Records from a collection
# # # #
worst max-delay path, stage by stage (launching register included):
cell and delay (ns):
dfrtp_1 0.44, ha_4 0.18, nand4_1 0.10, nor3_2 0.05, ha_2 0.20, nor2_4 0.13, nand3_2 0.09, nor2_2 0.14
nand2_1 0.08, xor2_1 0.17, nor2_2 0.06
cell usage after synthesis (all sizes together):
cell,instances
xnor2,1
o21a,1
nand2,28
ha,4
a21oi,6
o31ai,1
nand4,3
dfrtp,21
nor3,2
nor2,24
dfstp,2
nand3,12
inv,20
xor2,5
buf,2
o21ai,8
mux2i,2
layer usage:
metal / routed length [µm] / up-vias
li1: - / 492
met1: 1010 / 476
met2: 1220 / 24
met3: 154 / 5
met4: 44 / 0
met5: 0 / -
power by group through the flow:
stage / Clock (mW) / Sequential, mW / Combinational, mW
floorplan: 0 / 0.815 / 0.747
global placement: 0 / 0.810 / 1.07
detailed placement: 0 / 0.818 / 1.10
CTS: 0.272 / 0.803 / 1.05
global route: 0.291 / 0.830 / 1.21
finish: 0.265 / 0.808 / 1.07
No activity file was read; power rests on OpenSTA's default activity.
==> src/rtl/psum_accumulator.sv <==
// rtl/psum_accumulator.sv - accumulates groups of (len+1) unsigned products into one partial sum
// Sum is held registered under backpressure; a new group may start in the same cycle the sum leaves.
module psum_accumulator #(
  parameter int P_WIDTH   = 16,
  parameter int ACC_WIDTH = 24,
  parameter int LEN_WIDTH = 4
) (
  input  logic                 clk,
  input  logic                 rst,
  input  logic                 clear,
  input  logic [LEN_WIDTH-1:0] len,
  input  logic                 prod_valid,
  input  logic [P_WIDTH-1:0]   prod,
  output logic                 prod_ready,
  output logic                 sum_valid,
  output logic [ACC_WIDTH-1:0] sum,
  output logic                 sum_ovf,
  input  logic                 sum_ready
);

  typedef enum logic [1:0] {IDLE, ACCUM, HOLD} state_e;

  state_e               state_q, state_d;
  logic [ACC_WIDTH-1:0] acc_q, acc_d;
  logic                 ovf_q, ovf_d;
  logic [LEN_WIDTH-1:0] rem_q, rem_d;

  logic                 prod_fire;
  logic                 sum_fire;
  logic [ACC_WIDTH:0]   prod_ext;
  logic [ACC_WIDTH:0]   acc_sum;

  assign sum_valid  = (state_q == HOLD);
  assign sum        = acc_q;
  assign sum_ovf    = ovf_q;
  // In HOLD a product may only enter if the held sum leaves this cycle.
  assign prod_ready = ~rst & ((state_q != HOLD) | sum_ready);
  assign prod_fire  = prod_valid & prod_ready;
  assign sum_fire   = sum_valid & sum_ready;
  assign prod_ext   = (ACC_WIDTH + 1)'(prod);
  assign acc_sum    = {1'b0, acc_q} + prod_ext;

  always_comb begin
    state_d = state_q;
    acc_d   = acc_q;
    ovf_d   = ovf_q;
    rem_d   = rem_q;
    case (state_q)
      IDLE, HOLD: begin
        if (state_q == HOLD && sum_fire && !prod_fire) begin
          state_d = IDLE;
        end else if (prod_fire) begin
          acc_d   = prod_ext[ACC_WIDTH-1:0];
          ovf_d   = 1'b0;
          rem_d   = len;
          state_d = (len == '0) ? HOLD : ACCUM;
        end
      end
      ACCUM: begin
        if (prod_fire) begin
          acc_d = acc_sum[ACC_WIDTH-1:0];
          ovf_d = ovf_q | acc_sum[ACC_WIDTH];
          rem_d = rem_q - LEN_WIDTH'(1);
          if (rem_q == LEN_WIDTH'(1)) state_d = HOLD;
        end
      end
      default: state_d = IDLE;
    endcase
    if (clear) begin
      state_d = IDLE;
      acc_d   = '0;
      ovf_d   = 1'b0;
      rem_d   = '0;
    end
  end

  always_ff @(posedge clk or posedge rst) begin
    if (rst) begin
      state_q <= IDLE;
      acc_q   <= '0;
      ovf_q   <= 1'b0;
      rem_q   <= '0;
    end else begin
      state_q <= state_d;
      acc_q   <= acc_d;
      ovf_q   <= ovf_d;
      rem_q   <= rem_d;
    end
  end

endmodule

==> config.mk <==
export PLATFORM = sky130hd
export DESIGN_NAME = psum_accumulator
export DESIGN_NICKNAME = d
export VERILOG_FILES = /design/src/rtl/psum_accumulator.sv
export SDC_FILE = /design/constraint.sdc
export NUM_CORES = 1
export LEC_CHECK = 0
export ABC_AREA = 1
export BUFFER_PORTS_ARGS = -buffer_cell sky130_fd_sc_hd__buf_2
export CAP_MARGIN = 10
export CORE_ASPECT_RATIO = 0.6
export CORE_UTILIZATION = 52
export DETAILED_ROUTE_END_ITERATION = 10
export GPL_TIMING_DRIVEN = 0
export PLACE_DENSITY = 0.75
export SYNTH_ARGS = -nofsm -noshare
export SYNTH_HDL_FRONTEND = slang
export SYNTH_SLANG_ARGS = --single-unit
==> constraint.sdc <==
create_clock -name clk -period 3 [get_ports clk]
set_clock_uncertainty 0.2 [all_clocks]
set_input_delay 0.9 -clock clk [delete_from_list [all_inputs] [get_ports clk]]
set_output_delay 0.9 -clock clk [all_outputs]
set_load 0.02 [all_outputs]
[config.mk]
export PLATFORM = sky130hd
export DESIGN_NAME = pattern_sweep_gen
export DESIGN_NICKNAME = d
export VERILOG_FILES = /design/src/rtl/sweep_pkg.sv /design/src/rtl/sync_edge.sv /design/src/rtl/pattern_sweep_gen.sv
export SDC_FILE = /design/constraint.sdc
export NUM_CORES = 1
export LEC_CHECK = 0
export ABC_AREA = 0
export BUFFER_PORTS_ARGS = -buffer_cell sky130_fd_sc_hd__buf_2
export CAP_MARGIN = 20
export CORE_MARGIN = 5
export CORE_UTILIZATION = 40
export DETAILED_ROUTE_END_ITERATION = 10
export GPL_TIMING_DRIVEN = 0
export MAX_ROUTING_LAYER = met4
export PLACE_DENSITY = 0.53
export SETUP_SLACK_MARGIN = 0.2
export SYNTH_ARGS = -nofsm -noshare
export SYNTH_HDL_FRONTEND = slang
export SYNTH_HIERARCHICAL = 1
export SYNTH_SLANG_ARGS = --single-unit
[constraint.sdc]
create_clock -name clk -period 2.4 [get_ports clk]
set_input_delay 0.48 -clock clk [delete_from_list [all_inputs] [get_ports clk]]
set_output_delay 0.48 -clock clk [all_outputs]
set_load 0.01 [all_outputs]
[src/rtl/sweep_pkg.sv]
// Shared constants for the pattern sweep generator: FSM state encoding and
// the default vector width.
package sweep_pkg;

    localparam int SWEEP_WIDTH = 6;

    typedef enum logic [1:0] {
        ST_IDLE = 2'd0,
        ST_RUN  = 2'd1,
        ST_DONE = 2'd2
    } state_t;

endpackage

[src/rtl/sync_edge.sv]
// Two-flop synchronizer for an asynchronous push-button followed by a
// rising-edge detector producing a single-cycle pulse.
module sync_edge (
    input  logic clk,
    input  logic rst,
    input  logic din,
    output logic pulse
);

    logic s1_q, s2_q, prev_q;
    logic s1_d, s2_d, prev_d;

    always_comb begin
        s1_d   = din;
        s2_d   = s1_q;
        prev_d = s2_q;
    end

    always_ff @(posedge clk or posedge rst) begin
        if (rst) begin
            s1_q   <= 1'b0;
            s2_q   <= 1'b0;
            prev_q <= 1'b0;
        end else begin
            s1_q   <= s1_d;
            s2_q   <= s2_d;
            prev_q <= prev_d;
        end
    end

    // Combinational from stage 2 so the FSM reacts on the third clock edge.
    assign pulse = s2_q & ~prev_q;

endmodule

[src/rtl/pattern_sweep_gen.sv]
// Button-controlled 0..2^WIDTH-1 pattern sweeper with prescaled step rate.
// Define SWEEP_STEP_EN to add the manual single-step 'adv' button.
module pattern_sweep_gen
    import sweep_pkg::*;
#(
    parameter int DIV   = 12000000,
    parameter int WIDTH = SWEEP_WIDTH
) (
    input  logic             clk,
    input  logic             rst,
    input  logic             start,
    input  logic             stop,
`ifdef SWEEP_STEP_EN
    input  logic             adv,
`endif
    input  logic             mode_cont,
    output logic [WIDTH-1:0] vec,
    output logic             step,
    output logic             busy,
    output logic             done
);

    localparam int             PW       = $clog2(DIV);
    localparam logic [PW-1:0]  PRE_LAST = PW'(DIV - 1);
    localparam logic [WIDTH-1:0] VEC_MAX = '1;

    logic start_p, stop_p;

    sync_edge u_start_sync (.clk(clk), .rst(rst), .din(start), .pulse(start_p));
    sync_edge u_stop_sync  (.clk(clk), .rst(rst), .din(stop),  .pulse(stop_p));

`ifdef SWEEP_STEP_EN
    logic adv_p;
    sync_edge u_adv_sync   (.clk(clk), .rst(rst), .din(adv),   .pulse(adv_p));
`endif

    state_t           state_q, state_d;
    logic [WIDTH-1:0] vec_q,   vec_d;
    logic [PW-1:0]    presc_q, presc_d;
    logic             step_q,  step_d;
    logic             mode_q,  mode_d;

    always_comb begin
        state_d = state_q;
        vec_d   = vec_q;
        presc_d = presc_q;
        step_d  = 1'b0;
        mode_d  = mode_q;

        case (state_q)
            ST_IDLE, ST_DONE: begin
                if (stop_p) begin
                    state_d = ST_IDLE;
                    presc_d = '0;
                end else if (start_p) begin
                    state_d = ST_RUN;
                    vec_d   = '0;
                    presc_d = '0;
                    mode_d  = mode_cont;
                    step_d  = 1'b1;
                end
`ifdef SWEEP_STEP_EN
                else if (adv_p) begin
                    state_d = ST_IDLE;
                    vec_d   = vec_q + 1'b1;
                    step_d  = 1'b1;
                end
`endif
            end

            ST_RUN: begin
                // Stop outranks a terminal count landing in the same cycle.
                if (stop_p) begin
                    state_d = ST_IDLE;
                    presc_d = '0;
                end else if (presc_q == PRE_LAST) begin
                    presc_d = '0;
                    if (vec_q != VEC_MAX) begin
                        vec_d  = vec_q + 1'b1;
                        step_d = 1'b1;
                    end else if (mode_q) begin
                        vec_d  = '0;
                        step_d = 1'b1;
                    end else begin
                        state_d = ST_DONE;
                    end
                end else begin
                    presc_d = presc_q + 1'b1;
                end
            end

            default: begin
                state_d = ST_IDLE;
                presc_d = '0;
            end
        endcase
    end

    always_ff @(posedge clk or posedge rst) begin
        if (rst) begin
            state_q <= ST_IDLE;
            vec_q   <= '0;
            presc_q <= '0;
            step_q  <= 1'b0;
            mode_q  <= 1'b0;
        end else begin
            state_q <= state_d;
            vec_q   <= vec_d;
            presc_q <= presc_d;
            step_q  <= step_d;
            mode_q  <= mode_d;
        end
    end

    assign vec  = vec_q;
    assign step = step_q;
    assign busy = (state_q == ST_RUN);
    assign done = (state_q == ST_DONE);

endmodule

==> summary.txt, run 1 <==
Run status - completed
IO buf count - 13
Clock Power Share - 40.0%
Clock tree buffer depth - 2
Clk_skew - 0.0119 ns
Initial detailed-routing violation count - 89
DRC violations left - 0
Most common cell after layout, fill and taps aside - dfrtp_1
Syn Inst Count - 212
Post-DR vias/cell - 5.81
Largest family of logic cells by synthesized area - simple AND/OR/NAND/NOR gates
Synth Area in Compound Gates - 17.6%
Internal power - 1050 uW
Number of nets in the layout - 241
Die area - 6800 um^2
Fin Setup TNS - 0 ns
Global-route wire length before repair - 8040 um
Cell count after placement - 296
CTS sink count - 40
Worst-path clk slew - 0.09 ns
Kind of critical path - reg2reg
DP Area - 2280 um^2
Final setup vio count - 0
TritonCTS clock tree - yes
Antenna Cells - 0
Commonest non-fill, non-tap cells in the layout - 40 x dfrtp_1, 17 x buf_2, 16 x nand2_1
WP data required - 2.61 ns
Power Total - 1430 uW
Cell area after synthesis - 2100 um^2
Max Cap Viol - 0
Adder-cell area share of the yosys netlist - 1.19%
CP Capture Type - register
Post-synthesis xor/xnor area fraction - 2.50%
Max Clk Rate - 0.477 GHz
Flop-to-flop setup slack - 0.30 ns
Post-route cell area - 2450 um^2
CORE AREA - 5110 um^2
Fillers - 487
Die height - 82.5 um
Initial antenna violation count - 0
Num CTS Buffers - 5
DP Wirelength - 3520 um
Syn_area_per_cell - 9.92 um^2
Area growth syn-to-layout - 16.4%
Syn_nets - 219
Leakage - 0.00103 uW
Slew headroom - 54.5%
Root Driver - clkbuf_8
Worst slew pin tran - 0.682 ns
Sw frac - 26.4%
Layout cells sized above 1 - 17.4%
Largest net degree at the start of global routing - 20
Post-route ant nets - 0
Clock latency on the worst-skew pair - 0.30 ns
Minimum clock period - 2.10 ns
Crit start category - register
GRT Total Usage - 15.9%
Worst vdd ir - 0.340 mV
NetSw - 377 uW
Synth Area in Simple Gates - 27.2%
Seq pwr share - 50.2%
RSZ-0062 raised after global routing - no
H-tree depth - 2
PwrDens - 585 nW/um^2
GRT overflow - 0
Final hold vios - 0
Combinational Power Share - 9.8%
Sequential share of the synthesized area - 47.6%
Multiplexer share of the synthesized area - 0.476%
Vias in the first global route - 1679
Final period utilization - 87.4%
Count of synthesis-stage warnings from yosys - 6
Max FO, Critical Path - 10
Drt wl/cell - 15.8 um
Prevailing post-synth register cell - dfrtp_1
Std-Cell Rows - 26
Synth cell types - 41
Number of flops mapped to enable cells by yosys - 0
Initial core utilization - 41.2%
Number of iterations in the first detailed-routing pass - 5
FFs w/ async S/R, synth - 100%
Max-slew violation count - 0
Final Non-Filler Cells - 305
Synthesized flop and latch total - 40
Hold/Removal Path Class - in2async
Total Wirelength - 4830 um
Placer Congestion - 0.841
Via count - 1773
Worst EP arrival - 2.31 ns
Worst hold slack - 0.0470 ns
IO Pins - 14
Chip width - 82.5 um
-- metrics by stage --
stage | utilization (%) | worst slack, ns
2_1_floorplan | - | 0.430
3_3_place_gp | 44.1 | 0.117
3_5_place_dp | 44.7 | 0.106
4_1_cts | 47.3 | 0.213
5_1_grt | 47.9 | 0.214
6_report | 47.9 | 0.303
-- logic make-up (layout without fill, tap and decap cells) --
group,after synthesis,count (layout)
xor+xnor,6,6
compound gates,52,52
fa+ha+maj,2,2
mux,1,1
buf+inv,18,41
flops,40,40
simple gates,93,93
-- cell type report --
class	count	area (um^2)	area share, %
tap	70	87.6	3.58
clock buffer	5	68.8	2.81
sequential	40	1000	40.9
inverter	10	37.5	1.53
timing repair buffer	15	100	4.09
multi-input combinational	154	1070	43.7
clock inverter	3	46.3	1.89
buffer	8	35.0	1.43
-- Yosys cell counts (2+ instances only) --
| cell | n | area share (%) |
|---|---|---|
| buf_2 | 4 | 0.95 |
| nor3_1 | 9 | 2.1 |
| dfrtp_1 | 40 | 48 |
| and3_1 | 5 | 1.5 |
| nand3_1 | 12 | 2.9 |
| o21ai_0 | 10 | 2.4 |
| and2_1 | 2 | 0.60 |
| inv_1 | 10 | 1.8 |
| nand4_1 | 6 | 1.8 |
| nor2b_1 | 2 | 0.60 |
| nor2b_4 | 2 | 1.3 |
| a22oi_1 | 10 | 3.6 |
| a31oi_1 | 2 | 0.60 |
| nor4bb_1 | 2 | 0.95 |
| ha_1 | 2 | 1.2 |
| or4_1 | 8 | 2.9 |
| nor4_1 | 3 | 0.89 |
| xnor2_1 | 6 | 2.5 |
| nor2_1 | 6 | 1.1 |
| nand2b_1 | 2 | 0.60 |
| nand2_1 | 16 | 2.9 |
| clkbuf_1 | 4 | 0.71 |
| a22oi_2 | 3 | 1.8 |
| o41ai_1 | 2 | 0.83 |
| and4_1 | 3 | 1.3 |
| a21oi_1 | 7 | 1.7 |
| o31ai_1 | 11 | 3.9 |
| or3_1 | 9 | 2.7 |
| a21o_1 | 2 | 0.71 |
-- registers in the layout (all words and copies together), names as in the netlist --
| name | flops |
|---|---|
| mode_q | 1 |
| u_start_sync/prev_d | 1 |
| u_stop_sync/s1_q | 1 |
| u_start_sync/s1_q | 1 |
| state_q | 2 |
| vec | 6 |
| u_stop_sync/prev_d | 1 |
| presc_q | 24 |
| u_stop_sync/prev_q | 1 |
| step | 1 |
| u_start_sync/prev_q | 1 |
-- power groups by stage --
stage,registers [uW],clock network [uW],logic (uW)
3_5_place_dp,727,0,136
2_1_floorplan,723,0,91.1
5_1_grt,720,615,161
6_report,718,573,140
4_1_cts,713,584,139
3_3_place_gp,726,0,128
-- path summary, 6_finish.rpt --
path                                        startpoint                            end  cells past startpoint
hold / removal                                     rst    u_start_sync/s1_q$_DFF_PP0_                      2
hold reg to reg            u_start_sync/s1_q$_DFF_PP0_  u_start_sync/prev_d$_DFF_PP0_                      0
setup / recovery                presc_q[2]$_DFFE_PP0P_         presc_q[9]$_DFFE_PP0P_                      5
min in group clk                                 start    u_start_sync/s1_q$_DFF_PP0_                      1
max in group asynchronous                          rst        presc_q[17]$_DFFE_PP0P_                      3
setup reg to reg                presc_q[2]$_DFFE_PP0P_         presc_q[9]$_DFFE_PP0P_                      5
-- routing by layer --
metal  up-vias  share of wire (%)  global-route usage [%]
met5         -                  0                       -
met4         0                1.1                    4.74
met3         5                3.1                    3.69
met2        25                 48                    24.4
met1       890                 48                    20.9
li1        853                  -                       -
-- worst max-delay path, cell delays in order (launching register included) --
cell	delay [ns]
dfrtp_1	0.49
nand3_1	0.21
or4b_4	0.58
buf_2	0.21
or3_1	0.33
a22oi_1	0.17
[src/rtl/muldiv_sched.sv]
// Sequencer between the control unit and the shared Booth multiplier / restoring divider.
// Latches one request, runs the selected unit, commits HI/LO, and handles div-by-zero, flush and watchdog.
module muldiv_sched #(
  parameter int WIDTH   = 32,
  parameter int TIMEOUT = 48
) (
  input  logic             clock,
  input  logic             reset,
  input  logic             start_mult,
  input  logic             start_div,
  input  logic             flush,
  input  logic [WIDTH-1:0] op_a,
  input  logic [WIDTH-1:0] op_b,
  output logic             mult_ctrl,
  output logic             div_ctrl,
  output logic [WIDTH-1:0] unit_op_a,
  output logic [WIDTH-1:0] unit_op_b,
  output logic             unit_rst,
  input  logic             mult_done,
  input  logic             div_done,
  input  logic [WIDTH-1:0] mult_hi,
  input  logic [WIDTH-1:0] mult_lo,
  input  logic [WIDTH-1:0] div_hi,
  input  logic [WIDTH-1:0] div_lo,
  output logic [WIDTH-1:0] hi_out,
  output logic [WIDTH-1:0] lo_out,
  output logic             busy,
  output logic             done,
  output logic             div_zero,
  output logic             timeout
);

  localparam int WDW = $clog2(TIMEOUT + 1);

  typedef enum logic [2:0] {
    IDLE,
    MRUN,
    DRUN,
    COMMIT,
    ABORT
  } state_t;

  state_t           state_q, state_d;
  logic [WDW-1:0]   wd_q, wd_d;
  logic [WIDTH-1:0] opA_q, opA_d;
  logic [WIDTH-1:0] opB_q, opB_d;
  logic [WIDTH-1:0] resHi_q, resHi_d;
  logic [WIDTH-1:0] resLo_q, resLo_d;
  logic [WIDTH-1:0] hi_q, hi_d;
  logic [WIDTH-1:0] lo_q, lo_d;
  logic             done_q, done_d;
  logic             dz_q, dz_d;
  logic             wdAbort_q, wdAbort_d;

  always_comb begin
    state_d   = state_q;
    wd_d      = '0;
    opA_d     = opA_q;
    opB_d     = opB_q;
    resHi_d   = resHi_q;
    resLo_d   = resLo_q;
    hi_d      = hi_q;
    lo_d      = lo_q;
    done_d    = 1'b0;
    dz_d      = 1'b0;
    wdAbort_d = 1'b0;

    case (state_q)
      IDLE: begin
        // Multiply takes priority; a simultaneous divide request is dropped.
        if (start_mult) begin
          opA_d   = op_a;
          opB_d   = op_b;
          state_d = MRUN;
        end else if (start_div) begin
          if (op_b == '0) begin
            dz_d   = 1'b1;
            done_d = 1'b1;
          end else begin
            opA_d   = op_a;
            opB_d   = op_b;
            state_d = DRUN;
          end
        end
      end
      MRUN, DRUN: begin
        wd_d = wd_q + 1'b1;
        if (flush) begin
          state_d = ABORT;
        end else if (state_q == MRUN && mult_done) begin
          resHi_d = mult_hi;
          resLo_d = mult_lo;
          state_d = COMMIT;
        end else if (state_q == DRUN && div_done) begin
          resHi_d = div_hi;
          resLo_d = div_lo;
          state_d = COMMIT;
        end else if (wd_q == WDW'(TIMEOUT - 1)) begin
          wdAbort_d = 1'b1;
          state_d   = ABORT;
        end
      end
      COMMIT: begin
        // A late flush still cancels the architectural write.
        if (flush) begin
          state_d = ABORT;
        end else begin
          hi_d    = resHi_q;
          lo_d    = resLo_q;
          done_d  = 1'b1;
          state_d = IDLE;
        end
      end
      ABORT: begin
        state_d = IDLE;
      end
      default: begin
        state_d = IDLE;
      end
    endcase
  end

  always_ff @(posedge clock or negedge reset) begin
    if (!reset) begin
      state_q   <= IDLE;
      wd_q      <= '0;
      opA_q     <= '0;
      opB_q     <= '0;
      resHi_q   <= '0;
      resLo_q   <= '0;
      hi_q      <= '0;
      lo_q      <= '0;
      done_q    <= 1'b0;
      dz_q      <= 1'b0;
      wdAbort_q <= 1'b0;
    end else begin
      state_q   <= state_d;
      wd_q      <= wd_d;
      opA_q     <= opA_d;
      opB_q     <= opB_d;
      resHi_q   <= resHi_d;
      resLo_q   <= resLo_d;
      hi_q      <= hi_d;
      lo_q      <= lo_d;
      done_q    <= done_d;
      dz_q      <= dz_d;
      wdAbort_q <= wdAbort_d;
    end
  end

  // Unit controls decode straight from state so they fall with an asynchronous reset.
  assign mult_ctrl = (state_q == MRUN);
  assign div_ctrl  = (state_q == DRUN);
  assign unit_rst  = (state_q == ABORT);
  assign timeout   = (state_q == ABORT) && wdAbort_q;
  assign busy      = (state_q == MRUN) || (state_q == DRUN) || (state_q == ABORT);
  assign unit_op_a = opA_q;
  assign unit_op_b = opB_q;
  assign hi_out    = hi_q;
  assign lo_out    = lo_q;
  assign done      = done_q;
  assign div_zero  = dz_q;

endmodule

[config.mk]
export PLATFORM = sky130hd
export DESIGN_NAME = muldiv_sched
export DESIGN_NICKNAME = d
export VERILOG_FILES = /design/src/rtl/muldiv_sched.sv
export SDC_FILE = /design/constraint.sdc
export NUM_CORES = 1
export LEC_CHECK = 0
export CORE_ASPECT_RATIO = 1.5
export CORE_UTILIZATION = 29
export CTS_CLUSTER_DIAMETER = 200
export DETAILED_ROUTE_END_ITERATION = 6
export HOLD_SLACK_MARGIN = 0.15
export PLACE_DENSITY = 0.63
export SLEW_MARGIN = 10
export SYNTH_ARGS = -nofsm -noshare
export SYNTH_HDL_FRONTEND = slang
export SYNTH_SLANG_ARGS = --single-unit
[constraint.sdc]
create_clock -name clock -period 4.1 [get_ports clock]
set_input_delay 0.41 -clock clock [delete_from_list [all_inputs] [get_ports clock]]
set_output_delay 0.41 -clock clock [all_outputs]
set_load 0.1 [all_outputs]
==> load_flow_metrics.sql <==
INSERT INTO impl_metrics (metric_group, metric, value, unit) VALUES
('outcome', 'status', 'finished, final reports clean', ''),
('global_routing', 'grt_antenna_before_repair', '0', ''),
('synth', 'synth_nets', '829', ''),
('setup_path', 'worstSetupEndpointType', 'output port', ''),
('setup_path', 'critical_path.slowest_cell', 'clkdlybuf4s50_1', ''),
('clocking', 'insertion_delay', '510', 'ps'),
('setup_path', 'reg2reg_depth', '5', ''),
('sta', 'final_critical_path_share_of_the_clock_period', '73.5', '%'),
('clocking', 'tritoncts', 'built', ''),
('clocking', 'cts.reportedPaths.clkPinSlew', '60', 'ps'),
('setup_path', 'slack_of_the_worst_reg_to_reg_path', '1720', 'ps'),
('floorplanning', 'fp.coreArea', '0.0289', 'mm²'),
('sta', 'setup-tns-final', '0', 'ps'),
('floorplanning', 'die-width', '142', 'µm'),
('setup_path', 'setup.worst_path.start_class', 'flip-flop', ''),
('cells_and_area', 'num-nets-final', '1162', ''),
('routing', 'drt-vias-per-instance', '4.38', ''),
('routing', 'routed-via-count', '5998', ''),
('sta', 'setup_violations', '0', ''),
('routing', 'route.detailed.drc', '0', ''),
('placed_design', 'dpl_cell_area', '0.0123', 'mm²'),
('global_routing', 'grt_util_all_layers', '15.2', '%'),
('routing', 'route.layer.met1.wl', '9.14', 'mm'),
('synth', 'most_frequently_used_flop_master_after_synthesis', 'dfrtp_1', ''),
('cells_and_area', 'drive_above_1_share', '19.0', '%'),
('floorplanning', 'floorplan.initialDensity', '29.6', '%'),
('setup_path', 'worstPathRequired', '3690', 'ps'),
('sta', 'timing.fmax', '332', 'MHz'),
('synth', 'synth_area', '0.00856', 'mm²'),
('clocking', 'post-cts-setup-buffer-count', '0', ''),
('synth', 'synthesis.area_per_instance', '13.6', 'µm²'),
('cells_and_area', 'design_area', '0.0131', 'mm²'),
('run', 'max-cap-violations', '0', ''),
('routing', 'met2_length', '12.5', 'mm'),
('placed_design', 'portBuffers', '333', ''),
('synth', 'synth_sequential_area_ratio', '59.6', '%'),
('worst_hold_path', 'worstHoldStart', 'wd_q[0]', ''),
('setup_path', 'critical_path.max_stage_delay', '1210', 'ps'),
('setup_path', 'kind_of_critical_path', 'flip-flop to output port', ''),
('setup_path', 'cp_max_fo', '14', ''),
('routing', 'initialDrtViolationCount', '210', ''),
('sta', 'drv_slew', '0', ''),
('synth', 'largest_cells_by_area_after_synthesis', 'dfrtp_1, mux2_2, mux2_4', ''),
('floorplanning', 'dieArea', '0.0302', 'mm²'),
('routing', 'detail-route-antenna-nets', '0', ''),
('sta', 'rsz0062_at_grt', 'no', ''),
('global_routing', 'global_route.overflow_total', '0', ''),
('routing', 'route.final.wire_length', '23.3', 'mm'),
('placed_design', 'dpl.hpwl', '16.8', 'mm'),
('clocking', 'tritoncts_num_sinks', '204', ''),
('routing', 'wire_per_inst', '17.0', 'µm'),
('clocking', 'cts_hold_buffers', '1', ''),
('synth', 'synth_edf_count', '0', ''),
('global_routing', 'maximum_number_of_pins_on_one_net_before_global_route_repair', '99', ''),
('routing', 'wl_met3', '1.23', 'mm'),
('placed_design', 'dp.cells', '1327', ''),
('synth', 'yosysTopAreaCell', 'dfrtp_1', ''),
('setup_path', 'cp_top_family', 'buffers and inverters', ''),
('setup_path', 'r2r-end', 'resHi_q[2]', ''),
('clocking', 'clockRootBuffer', 'clkbuf_16', ''),
('sta', 'relSlewSlack', '28.8', '%'),
('sta', 'worst_slew_pin_slew', '1060', 'ps'),
('routing', 'detailedRoute.firstPassIterationCount', '4', ''),
('synth', 'asyncSetResetFlopFracSynth', '100', '%'),
('clocking', 'h-tree-depth', '1', ''),
('setup_path', 'timing.rr.start', 'state_q[0]', ''),
('clocking', 'clockBufferDepth', '3', ''),
('clocking', 'post_cts.resized_instances', '0', ''),
('sta', 'hold_viol_final', '0', ''),
('cells_and_area', 'final-instance-count-excl-fill', '1368', ''),
('setup_path', 'worstSetupPathDepth', '2', '');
# # # #
▶ Exercise aim
Could you find every line in the records above that has the string "enum" and copy it?

▶ Exercise response
  typedef enum logic [1:0] {IDLE, ACCUM, HOLD} state_e;
    typedef enum logic [1:0] {
  typedef enum logic [2:0] {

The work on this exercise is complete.